# How many iterations are required for iterative-lengthening search when step costs are drawing from a continuos range [ϵ, 1]?

This is AI: A Modern Approach, 3.17c. The solution manual gives the answer as $\frac{d}{\epsilon}$, where $d$ is the depth of the shallowest goal node.

Iterative lengthening search uses a path cost limit on each iteration, and updates that limit on the next iteration to the lowest cost of any rejected node.

I have seen this question posted elsewhere as, "What is the number of iterations with a continuous range $[0, 1]$ and a minimum step cost $\epsilon$?" In that case, I agree that the minimum number of iterations is $\frac{d}{\epsilon}$ because you would need to increase the path cost limit by a minimum of $\epsilon$ with each iteration.

However, with a continuous range of $[\epsilon, 1]$, it seems there is an infinite range and that the number of iterations is potentially infinite, since there is no minimum step cost. Should this solution actually be infinite?

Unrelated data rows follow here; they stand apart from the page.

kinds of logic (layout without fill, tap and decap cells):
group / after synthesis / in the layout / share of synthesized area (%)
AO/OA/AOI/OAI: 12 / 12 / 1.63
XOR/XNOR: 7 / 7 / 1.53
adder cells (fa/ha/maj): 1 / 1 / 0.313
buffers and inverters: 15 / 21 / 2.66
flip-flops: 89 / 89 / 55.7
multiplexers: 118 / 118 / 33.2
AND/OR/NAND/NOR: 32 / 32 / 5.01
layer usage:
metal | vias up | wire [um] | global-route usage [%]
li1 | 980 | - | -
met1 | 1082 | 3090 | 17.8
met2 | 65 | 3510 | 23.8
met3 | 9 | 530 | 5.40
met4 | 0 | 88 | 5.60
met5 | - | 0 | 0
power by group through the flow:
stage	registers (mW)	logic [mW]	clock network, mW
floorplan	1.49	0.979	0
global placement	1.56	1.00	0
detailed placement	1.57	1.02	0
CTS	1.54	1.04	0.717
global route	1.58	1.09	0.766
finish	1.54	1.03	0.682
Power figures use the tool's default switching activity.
[src/rtl/uart_tx_fifo_sync_fifo.sv]
// sync_fifo: generic register-array FIFO with first-word-fall-through read
module sync_fifo #(
    parameter int DATA_W = 8,
    parameter int DEPTH  = 16,
    parameter int ADDR_W = 4
) (
    input  logic              clk,
    input  logic              rst,
    input  logic              wr_en,
    input  logic [DATA_W-1:0] wr_data,
    input  logic              rd_en,
    output logic [DATA_W-1:0] rd_data,
    output logic              full,
    output logic              empty,
    output logic [ADDR_W:0]   count
);
    logic [DATA_W-1:0] mem [DEPTH];
    logic [ADDR_W-1:0] wr_ptr, rd_ptr;
    logic              wr_ok, rd_ok;
    assign rd_ok   = rd_en && !empty;
    assign wr_ok   = wr_en && (!full || rd_ok);
    assign full    = count == (ADDR_W+1)'(DEPTH);
    assign empty   = count == '0;
    assign rd_data = mem[rd_ptr];
    always_ff @(posedge clk) begin
        if (wr_ok) mem[wr_ptr] <= wr_data;
    end
    // pointers wrap naturally because DEPTH is a power of two
    always_ff @(posedge clk) begin
        if (rst) begin
            wr_ptr <= '0;
            rd_ptr <= '0;
            count  <= '0;
        end else begin
            wr_ptr <= wr_ok ? wr_ptr + 1'b1 : wr_ptr;
            rd_ptr <= rd_ok ? rd_ptr + 1'b1 : rd_ptr;
            count  <= count + (ADDR_W+1)'(wr_ok) - (ADDR_W+1)'(rd_ok);
        end
    end
endmodule
<file path="src/rtl/ejtag_imatch_pkg.sv">
`default_nettype none
// +----------------------------------------------------------------------------+
// | ejtag_imatch_pkg : shared constants for the EJTAG instruction breakpoint   |
// |   unit (register offsets, IBC bit positions, channel limit).               |
// |   Optional feature macro: EJTAG_IBRK_ASID_EN                               |
// | Revision: 1.0                                                              |
// +----------------------------------------------------------------------------+
package ejtag_imatch_pkg;

  typedef enum logic [1:0] {
    REG_IBA   = 2'b00,
    REG_IBC   = 2'b01,
    REG_IBM   = 2'b10,
    REG_IBCNT = 2'b11
  } ibrk_reg_e;

  localparam int IBC_BE      = 0;
  localparam int IBC_TE      = 2;
  localparam int IBC_CNTE    = 3;
`ifdef EJTAG_IBRK_ASID_EN
  localparam int IBC_ASIDUSE  = 23;
  localparam int IBC_ASID_LSB = 24;
`endif

  localparam int NIBRK_MAX   = 15;
  localparam int IBS_NUM_LSB = 24;

endpackage

`default_nettype wire

</file>
<file path="src/rtl/ejtag_imatch_cnt_if.sv">
`default_nettype none
// +----------------------------------------------------------------------------+
// | ejtag_imatch_cnt_if : drseg access bus plus fetch/CP0 hit signals for the  |
// |   instruction breakpoint unit. Optional macro: EJTAG_IBRK_ASID_EN          |
// | Revision: 1.0                                                              |
// +----------------------------------------------------------------------------+
interface ejtag_imatch_cnt_if;

  logic [31:0] EJDI_DATA;
  logic [7:2]  EJDI_ADDR;
  logic        EJDI_RW;
  logic        EJ_STROBE;
  logic        EJDI_SELIBS;
  logic        EJDI_SELIBRS;
  logic        LW_ISAMPLE_S;
  logic [31:0] LW_IADDR_S_R;
  logic        PBI_EJHOLD;
  logic        CP0_JCTRLDM_I_R;
  logic        CP0_DIBIFNOTDMBH_M_P;
`ifdef EJTAG_IBRK_ASID_EN
  logic [7:0]  CP0_ASID;
`endif
  logic [31:0] EJIM_DATA;
  logic        EJIM_BREAKHIT;
  logic        EJIM_TRACEHIT;

  modport master (
`ifdef EJTAG_IBRK_ASID_EN
    output CP0_ASID,
`endif
    output EJDI_DATA, EJDI_ADDR, EJDI_RW, EJ_STROBE, EJDI_SELIBS, EJDI_SELIBRS,
    output LW_ISAMPLE_S, LW_IADDR_S_R, PBI_EJHOLD, CP0_JCTRLDM_I_R, CP0_DIBIFNOTDMBH_M_P,
    input  EJIM_DATA, EJIM_BREAKHIT, EJIM_TRACEHIT
  );

  modport slave (
`ifdef EJTAG_IBRK_ASID_EN
    input  CP0_ASID,
`endif
    input  EJDI_DATA, EJDI_ADDR, EJDI_RW, EJ_STROBE, EJDI_SELIBS, EJDI_SELIBRS,
    input  LW_ISAMPLE_S, LW_IADDR_S_R, PBI_EJHOLD, CP0_JCTRLDM_I_R, CP0_DIBIFNOTDMBH_M_P,
    output EJIM_DATA, EJIM_BREAKHIT, EJIM_TRACEHIT
  );

endinterface

`default_nettype wire

</file>
<file path="src/rtl/ejtag_ibrk_chan.sv">
`default_nettype none
// +----------------------------------------------------------------------------+
// | ejtag_ibrk_chan : one instruction breakpoint channel - IBA/IBC/IBM/IBCNT   |
// |   registers, masked address compare and pass counter.                      |
// |   Optional macro: EJTAG_IBRK_ASID_EN                                       |
// | Revision: 1.0                                                              |
// +----------------------------------------------------------------------------+
module ejtag_ibrk_chan
  import ejtag_imatch_pkg::*;
#(
  parameter int PASS_W = 16
) (
  input  logic        clk,
  input  logic        rst,
  input  logic        we_i,
  input  ibrk_reg_e   ofs_i,
  input  logic [31:0] wdata_i,
  output logic [31:0] rdata_o,
  input  logic        sample_i,
  input  logic [31:0] iaddr_i,
  input  logic        hold_i,
  input  logic        dm_i,
`ifdef EJTAG_IBRK_ASID_EN
  input  logic [7:0]  asid_i,
`endif
  output logic        hit_o,
  output logic        trace_o
);

  logic [31:1]       iba_q;
  logic [31:1]       ibm_q;
  logic              be_q;
  logic              te_q;
  logic              cnte_q;
  logic [PASS_W-1:0] reload_q;
  logic [PASS_W-1:0] cnt_q;
  logic [PASS_W-1:0] cnt_d;
  logic              w_raw;
  logic              w_cnt_zero;
  logic              w_asid_ok;
  logic              w_unused_wd;

  assign w_unused_wd = wdata_i[1];

`ifdef EJTAG_IBRK_ASID_EN
  logic       asiduse_q;
  logic [7:0] asid_q;
  assign w_asid_ok = ~asiduse_q | (asid_q == asid_i);
`else
  assign w_asid_ok = 1'b1;
`endif

  // IBM bit set = don't care; bit 0 of the fetch address never participates
  assign w_raw      = sample_i & w_asid_ok & (&((iaddr_i ~^ {iba_q, 1'b0}) | {ibm_q, 1'b1}));
  assign w_cnt_zero = (cnt_q == '0);
  assign hit_o      = be_q & w_raw & (~cnte_q | w_cnt_zero);
  assign trace_o    = te_q & w_raw;

  always_comb begin
    cnt_d = cnt_q;
    if (we_i && (ofs_i == REG_IBCNT)) begin
      cnt_d = wdata_i[PASS_W-1:0];
    end else if (~hold_i & ~dm_i & be_q & cnte_q & w_raw) begin
      cnt_d = w_cnt_zero ? reload_q : (cnt_q - PASS_W'(1));
    end
  end

  always_ff @(posedge clk) begin
    if (rst) begin
      iba_q     <= '0;
      ibm_q     <= '0;
      be_q      <= 1'b0;
      te_q      <= 1'b0;
      cnte_q    <= 1'b0;
      reload_q  <= '0;
      cnt_q     <= '0;
`ifdef EJTAG_IBRK_ASID_EN
      asiduse_q <= 1'b0;
      asid_q    <= '0;
`endif
    end else begin
      cnt_q <= cnt_d;
      if (we_i) begin
        case (ofs_i)
          REG_IBA:   iba_q <= wdata_i[31:1];
          REG_IBM:   ibm_q <= wdata_i[31:1];
          REG_IBCNT: reload_q <= wdata_i[PASS_W-1:0];
          REG_IBC: begin
            be_q      <= wdata_i[IBC_BE];
            te_q      <= wdata_i[IBC_TE];
            cnte_q    <= wdata_i[IBC_CNTE];
`ifdef EJTAG_IBRK_ASID_EN
            asiduse_q <= wdata_i[IBC_ASIDUSE];
            asid_q    <= wdata_i[IBC_ASID_LSB +: 8];
`endif
          end
          default: ;
        endcase
      end
    end
  end

  always_comb begin
    rdata_o = '0;
    case (ofs_i)
      REG_IBA:   rdata_o = {iba_q, 1'b0};
      REG_IBM:   rdata_o = {ibm_q, 1'b0};
      REG_IBCNT: rdata_o[PASS_W-1:0] = cnt_q;
      REG_IBC: begin
        rdata_o[IBC_BE]   = be_q;
        rdata_o[IBC_TE]   = te_q;
        rdata_o[IBC_CNTE] = cnte_q;
`ifdef EJTAG_IBRK_ASID_EN
        rdata_o[IBC_ASIDUSE]       = asiduse_q;
        rdata_o[IBC_ASID_LSB +: 8] = asid_q;
`endif
      end
      default: ;
    endcase
  end

endmodule

`default_nettype wire

</file>
<file path="src/rtl/ejtag_imatch_cnt.sv">
`default_nettype none
// +----------------------------------------------------------------------------+
// | ejtag_imatch_cnt : EJTAG instruction breakpoint unit with NIBRK counted    |
// |   channels, drseg decode/read mux, S->E->M hit pipeline and sticky IBS.    |
// |   Optional macro: EJTAG_IBRK_ASID_EN                                       |
// | Revision: 1.0                                                              |
// +----------------------------------------------------------------------------+
module ejtag_imatch_cnt
  import ejtag_imatch_pkg::*;
#(
  parameter int NIBRK  = 4,
  parameter int PASS_W = 16
) (
  input  logic              CORE_CLOCK,
  input  logic              RESET_D1_R,
  ejtag_imatch_cnt_if.slave ejdi_io
);

  localparam int c_nch = (NIBRK > NIBRK_MAX) ? NIBRK_MAX : ((NIBRK < 1) ? 1 : NIBRK);

  logic [3:0]       w_idx;
  ibrk_reg_e        w_ofs;
  logic             w_wr;
  logic [c_nch-1:0] w_hit_s;
  logic [c_nch-1:0] w_trace_s;
  logic [c_nch-1:0] w_hit_m;
  logic [c_nch-1:0] w_clr;
  logic [c_nch-1:0] pend_q;
  logic [c_nch-1:0] hit_e_q;
  logic [c_nch-1:0] status_q;
  logic [31:0]      w_chan_rd [c_nch];
  logic [31:0]      w_ibs;
  logic [31:0]      w_rdata;

  assign w_idx = ejdi_io.EJDI_ADDR[7:4];
  assign w_ofs = ibrk_reg_e'(ejdi_io.EJDI_ADDR[3:2]);
  assign w_wr  = ejdi_io.EJ_STROBE & ~ejdi_io.EJDI_RW;

  for (genvar gi = 0; gi < c_nch; gi++) begin : g_chan
    ejtag_ibrk_chan #(
      .PASS_W (PASS_W)
    ) u_chan (
      .clk      (CORE_CLOCK),
      .rst      (RESET_D1_R),
      .we_i     (w_wr & ejdi_io.EJDI_SELIBRS & (w_idx == 4'(gi))),
      .ofs_i    (w_ofs),
      .wdata_i  (ejdi_io.EJDI_DATA),
      .rdata_o  (w_chan_rd[gi]),
      .sample_i (ejdi_io.LW_ISAMPLE_S),
      .iaddr_i  (ejdi_io.LW_IADDR_S_R),
      .hold_i   (ejdi_io.PBI_EJHOLD),
      .dm_i     (ejdi_io.CP0_JCTRLDM_I_R),
`ifdef EJTAG_IBRK_ASID_EN
      .asid_i   (ejdi_io.CP0_ASID),
`endif
      .hit_o    (w_hit_s[gi]),
      .trace_o  (w_trace_s[gi])
    );
  end

  assign ejdi_io.EJIM_BREAKHIT = |w_hit_s;
  assign ejdi_io.EJIM_TRACEHIT = |w_trace_s;

  // M-stage hit is the E-stage register qualified by the M-stage exception,
  // so an S hit reaches IBS on the second clock edge
  assign w_hit_m = ejdi_io.CP0_DIBIFNOTDMBH_M_P ? hit_e_q : '0;
  assign w_clr   = (w_wr & ejdi_io.EJDI_SELIBS) ? ejdi_io.EJDI_DATA[c_nch-1:0] : '0;

  always_ff @(posedge CORE_CLOCK) begin
    if (RESET_D1_R) begin
      pend_q   <= '0;
      hit_e_q  <= '0;
      status_q <= '0;
    end else begin
      if (ejdi_io.PBI_EJHOLD & ~ejdi_io.CP0_JCTRLDM_I_R) begin
        pend_q <= pend_q | w_hit_s;
      end else begin
        pend_q <= '0;
      end
      if (~ejdi_io.PBI_EJHOLD) begin
        hit_e_q <= w_hit_s | pend_q;
      end
      status_q <= (status_q & ~w_clr) | w_hit_m;
    end
  end

  always_comb begin
    w_ibs                      = '0;
    w_ibs[IBS_NUM_LSB +: 4]    = 4'(c_nch);
    w_ibs[c_nch-1:0]           = status_q;
  end

  always_comb begin
    w_rdata = w_ibs;
    if (ejdi_io.EJDI_SELIBRS) begin
      w_rdata = '0;
      for (int i = 0; i < c_nch; i++) begin
        if (w_idx == 4'(i)) begin
          w_rdata = w_chan_rd[i];
        end
      end
    end
  end

  assign ejdi_io.EJIM_DATA = w_rdata;

endmodule

`default_nettype wire

</file>
<file path="src/flat_wrapper.sv">
// flat-port wrapper written by rule: the top's interface ports become plain ports
module ejtag_imatch_cnt_flat import ejtag_imatch_pkg::*;
#(
  parameter int NIBRK  = 4,
  parameter int PASS_W = 16
)
  (CORE_CLOCK, RESET_D1_R, ejdi_io_EJDI_DATA, ejdi_io_EJDI_ADDR, ejdi_io_EJDI_RW, ejdi_io_EJ_STROBE, ejdi_io_EJDI_SELIBS, ejdi_io_EJDI_SELIBRS, ejdi_io_LW_ISAMPLE_S, ejdi_io_LW_IADDR_S_R, ejdi_io_PBI_EJHOLD, ejdi_io_CP0_JCTRLDM_I_R, ejdi_io_CP0_DIBIFNOTDMBH_M_P, ejdi_io_EJIM_DATA, ejdi_io_EJIM_BREAKHIT, ejdi_io_EJIM_TRACEHIT);
  ejtag_imatch_cnt_if ejdi_io_i ();
  input  logic CORE_CLOCK;
  input  logic RESET_D1_R;
  input wire logic [$bits(ejdi_io_i.EJDI_DATA)-1:0] ejdi_io_EJDI_DATA;
  input wire logic [$bits(ejdi_io_i.EJDI_ADDR)-1:0] ejdi_io_EJDI_ADDR;
  input wire logic [$bits(ejdi_io_i.EJDI_RW)-1:0] ejdi_io_EJDI_RW;
  input wire logic [$bits(ejdi_io_i.EJ_STROBE)-1:0] ejdi_io_EJ_STROBE;
  input wire logic [$bits(ejdi_io_i.EJDI_SELIBS)-1:0] ejdi_io_EJDI_SELIBS;
  input wire logic [$bits(ejdi_io_i.EJDI_SELIBRS)-1:0] ejdi_io_EJDI_SELIBRS;
  input wire logic [$bits(ejdi_io_i.LW_ISAMPLE_S)-1:0] ejdi_io_LW_ISAMPLE_S;
  input wire logic [$bits(ejdi_io_i.LW_IADDR_S_R)-1:0] ejdi_io_LW_IADDR_S_R;
  input wire logic [$bits(ejdi_io_i.PBI_EJHOLD)-1:0] ejdi_io_PBI_EJHOLD;
  input wire logic [$bits(ejdi_io_i.CP0_JCTRLDM_I_R)-1:0] ejdi_io_CP0_JCTRLDM_I_R;
  input wire logic [$bits(ejdi_io_i.CP0_DIBIFNOTDMBH_M_P)-1:0] ejdi_io_CP0_DIBIFNOTDMBH_M_P;
  output wire logic [$bits(ejdi_io_i.EJIM_DATA)-1:0] ejdi_io_EJIM_DATA;
  output wire logic [$bits(ejdi_io_i.EJIM_BREAKHIT)-1:0] ejdi_io_EJIM_BREAKHIT;
  output wire logic [$bits(ejdi_io_i.EJIM_TRACEHIT)-1:0] ejdi_io_EJIM_TRACEHIT;
  assign ejdi_io_i.EJDI_DATA = ejdi_io_EJDI_DATA;
  assign ejdi_io_i.EJDI_ADDR = ejdi_io_EJDI_ADDR;
  assign ejdi_io_i.EJDI_RW = ejdi_io_EJDI_RW;
  assign ejdi_io_i.EJ_STROBE = ejdi_io_EJ_STROBE;
  assign ejdi_io_i.EJDI_SELIBS = ejdi_io_EJDI_SELIBS;
  assign ejdi_io_i.EJDI_SELIBRS = ejdi_io_EJDI_SELIBRS;
  assign ejdi_io_i.LW_ISAMPLE_S = ejdi_io_LW_ISAMPLE_S;
  assign ejdi_io_i.LW_IADDR_S_R = ejdi_io_LW_IADDR_S_R;
  assign ejdi_io_i.PBI_EJHOLD = ejdi_io_PBI_EJHOLD;
  assign ejdi_io_i.CP0_JCTRLDM_I_R = ejdi_io_CP0_JCTRLDM_I_R;
  assign ejdi_io_i.CP0_DIBIFNOTDMBH_M_P = ejdi_io_CP0_DIBIFNOTDMBH_M_P;
  assign ejdi_io_EJIM_DATA = ejdi_io_i.EJIM_DATA;
  assign ejdi_io_EJIM_BREAKHIT = ejdi_io_i.EJIM_BREAKHIT;
  assign ejdi_io_EJIM_TRACEHIT = ejdi_io_i.EJIM_TRACEHIT;
  ejtag_imatch_cnt #(.NIBRK(NIBRK), .PASS_W(PASS_W)) u_core (.CORE_CLOCK(CORE_CLOCK), .RESET_D1_R(RESET_D1_R), .ejdi_io(ejdi_io_i));
endmodule
</file>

step costs are drawn from a continuous range $[\epsilon, 1]$
If step costs are drawn from that range, it means that every step has a cost of at least $\epsilon$, and at most $1$. This leads back to the case that described in the question that you already understand.
Note that the book (at least, the third edition of the book) does state in the question that $0 < \epsilon < 1$. Of course, the question would not make much sense in the first place if negative costs were allowed.